Pablo Henn
- Born: Pablo Henn 15 July 1982 (age 44) Don Torcuato, Argentina
- Height: 1.82 m (5 ft 11+1⁄2 in)
- Weight: 115 kg (18 st 2 lb)

Rugby union career
- Position: Prop

Senior career
- Years: Team / Apps / (Points)
- Hindu Club
- 2005–2006: Stade Français / 6 / (5)
- 2006–2008: US Montauban / 34 / (15)
- 2009–2013: CA Brive / 80 / (5)
- 2013–2014: Limoges
- 2014–: London Welsh
- Correct as of 12 June 2013

International career
- Years: Team / Apps / (Points)
- 2010–: Argentina Jaguars / 9 / (5)
- 2004–: Argentina
- Correct as of 17 June 2013

= Pablo Henn =

Argentine rugby union player (born 1982)

Pablo Henn (born 15 July 1982) is an Argentine rugby union footballer who plays at prop for London Welsh and has also represented the Argentina national rugby union team.

==Career==
Henn started his career with Hindu Club in Argentina.

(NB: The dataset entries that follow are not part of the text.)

==> src/rtl/mw_pkg.sv <==
// Shared types and default sizing for the microwave timer controller.
package mw_pkg;

  localparam int unsigned TimeWDef     = 8;
  localparam int unsigned PwrWDef      = 3;
  localparam int unsigned BellTicksDef = 3;

  typedef enum logic [4:0] {
    StClosed = 5'b00001,
    StCook   = 5'b00010,
    StPause  = 5'b00100,
    StBell   = 5'b01000,
    StOpen   = 5'b10000
  } mw_state_e;

endpackage

==> src/rtl/mw_duty_gen.sv <==
// Tick-driven duty counter; duty_on is high while the count is below the power level.
module mw_duty_gen #(
  parameter int unsigned PWR_W = 3
) (
  input  logic             clk,
  input  logic             nrst,
  input  logic             clear,
  input  logic             advance,
  input  logic [PWR_W-1:0] power_q,
  output logic             duty_on
);

  // Period is 2**PWR_W-1 ticks so that full power gives continuous heat.
  localparam logic [PWR_W-1:0] DutyMax = PWR_W'((1 << PWR_W) - 2);

  logic [PWR_W-1:0] duty_cnt_q, duty_cnt_d;

  always_comb begin
    duty_cnt_d = duty_cnt_q;
    if (clear) begin
      duty_cnt_d = '0;
    end else if (advance) begin
      duty_cnt_d = (duty_cnt_q == DutyMax) ? '0 : duty_cnt_q + PWR_W'(1);
    end
  end

  always_ff @(posedge clk) begin
    if (!nrst) begin
      duty_cnt_q <= '0;
    end else begin
      duty_cnt_q <= duty_cnt_d;
    end
  end

  assign duty_on = (duty_cnt_q < power_q);

endmodule

==> src/rtl/microwave_timer_ctrl.sv <==
// Microwave cook-timer controller: countdown, power duty cycle, bell and done strobe.
// Optional child lock enabled by defining MW_CHILD_LOCK_EN.
module microwave_timer_ctrl
  import mw_pkg::*;
#(
  parameter int unsigned TIME_W     = TimeWDef,
  parameter int unsigned PWR_W      = PwrWDef,
  parameter int unsigned BELL_TICKS = BellTicksDef
) (
  input  logic              clk,
  input  logic              nrst,
  input  logic              tick,
  input  logic              start,
  input  logic              cancel,
  input  logic              door,
  input  logic [TIME_W-1:0] time_in,
  input  logic [PWR_W-1:0]  power,
`ifdef MW_CHILD_LOCK_EN
  input  logic              lock,
  output logic              locked,
`endif
  output logic              heat,
  output logic              light,
  output logic              bell,
  output logic              done,
  output logic [TIME_W-1:0] remaining
);

  localparam int unsigned BellW = (BELL_TICKS > 1) ? $clog2(BELL_TICKS) : 1;
  localparam logic [BellW-1:0] BellLast = BellW'(BELL_TICKS - 1);

  mw_state_e         state_q, state_d;
  logic [TIME_W-1:0] remaining_q, remaining_d;
  logic [PWR_W-1:0]  power_q, power_d;
  logic [BellW-1:0]  bell_cnt_q, bell_cnt_d;
  logic              done_q, done_d;
  logic              duty_clear, duty_advance, duty_on;
  logic              start_ok;
  logic              pause_has_time;

`ifdef MW_CHILD_LOCK_EN
  logic locked_q;
  always_ff @(posedge clk) begin
    if (!nrst) begin
      locked_q <= 1'b0;
    end else begin
      locked_q <= lock;
    end
  end
  assign locked   = locked_q;
  assign start_ok = start && !locked_q && (time_in != '0) && (power != '0);
`else
  assign start_ok = start && (time_in != '0) && (power != '0);
`endif

  // A cancel in PAUSE clears the time, so closing the door in that same cycle ends the cook.
  assign pause_has_time = !cancel && (remaining_q != '0);

  always_ff @(posedge clk) begin
    if (!nrst) begin
      state_q     <= StClosed;
      remaining_q <= '0;
      power_q     <= '0;
      bell_cnt_q  <= '0;
      done_q      <= 1'b0;
    end else begin
      state_q     <= state_d;
      remaining_q <= remaining_d;
      power_q     <= power_d;
      bell_cnt_q  <= bell_cnt_d;
      done_q      <= done_d;
    end
  end

  always_comb begin
    state_d      = state_q;
    remaining_d  = remaining_q;
    power_d      = power_q;
    bell_cnt_d   = bell_cnt_q;
    done_d       = 1'b0;
    duty_clear   = 1'b0;
    duty_advance = 1'b0;
    unique case (state_q)
      StClosed: begin
        if (door) begin
          state_d = StOpen;
        end else if (start_ok) begin
          state_d     = StCook;
          remaining_d = time_in;
          power_d     = power;
          duty_clear  = 1'b1;
        end
      end
      StCook: begin
        duty_advance = tick;
        if (door) begin
          state_d = StPause;
        end else if (cancel) begin
          state_d     = StClosed;
          remaining_d = '0;
        end else if (tick) begin
          if (remaining_q == TIME_W'(1)) begin
            state_d     = StBell;
            remaining_d = '0;
            done_d      = 1'b1;
            bell_cnt_d  = '0;
          end else begin
            remaining_d = remaining_q - TIME_W'(1);
          end
        end
      end
      StPause: begin
        if (cancel) begin
          remaining_d = '0;
        end
        if (!door) begin
          if (pause_has_time) begin
            state_d    = StCook;
            duty_clear = 1'b1;
          end else begin
            state_d = StClosed;
          end
        end
      end
      StBell: begin
        if (door) begin
          state_d = StOpen;
        end else if (cancel) begin
          state_d = StClosed;
        end else if (tick) begin
          if (bell_cnt_q == BellLast) begin
            state_d = StClosed;
          end else begin
            bell_cnt_d = bell_cnt_q + BellW'(1);
          end
        end
      end
      StOpen: begin
        if (!door) begin
          state_d = StClosed;
        end
      end
      default: begin
        state_d     = StClosed;
        remaining_d = '0;
      end
    endcase
  end

  mw_duty_gen #(
    .PWR_W(PWR_W)
  ) u_duty_gen (
    .clk    (clk),
    .nrst   (nrst),
    .clear  (duty_clear),
    .advance(duty_advance),
    .power_q(power_q),
    .duty_on(duty_on)
  );

  // Heat looks at the live door input so opening the door cuts the magnetron immediately.
  always_comb begin
    heat  = (state_q == StCook) && !door && duty_on;
    light = (state_q == StCook) || (state_q == StPause) || (state_q == StOpen);
    bell  = (state_q == StBell);
  end

  assign done      = done_q;
  assign remaining = remaining_q;

endmodule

In 2005, he was signed by the top French club Stade Francais who compete in the Top 14. After one season, in 2006, he joined US Montauban who play in the Top 14, the first level of domestic competition in France. He was signed by CA Brive. After 5 seasons, he left Brive and he signed for Limgoes for the 2013–14 season, competing in Federale 1, the third level of domestic competition in France. On 10 July 2014, Henn was signed to the English club London Welsh who compete in the Aviva Premiership from the 2014–15 season.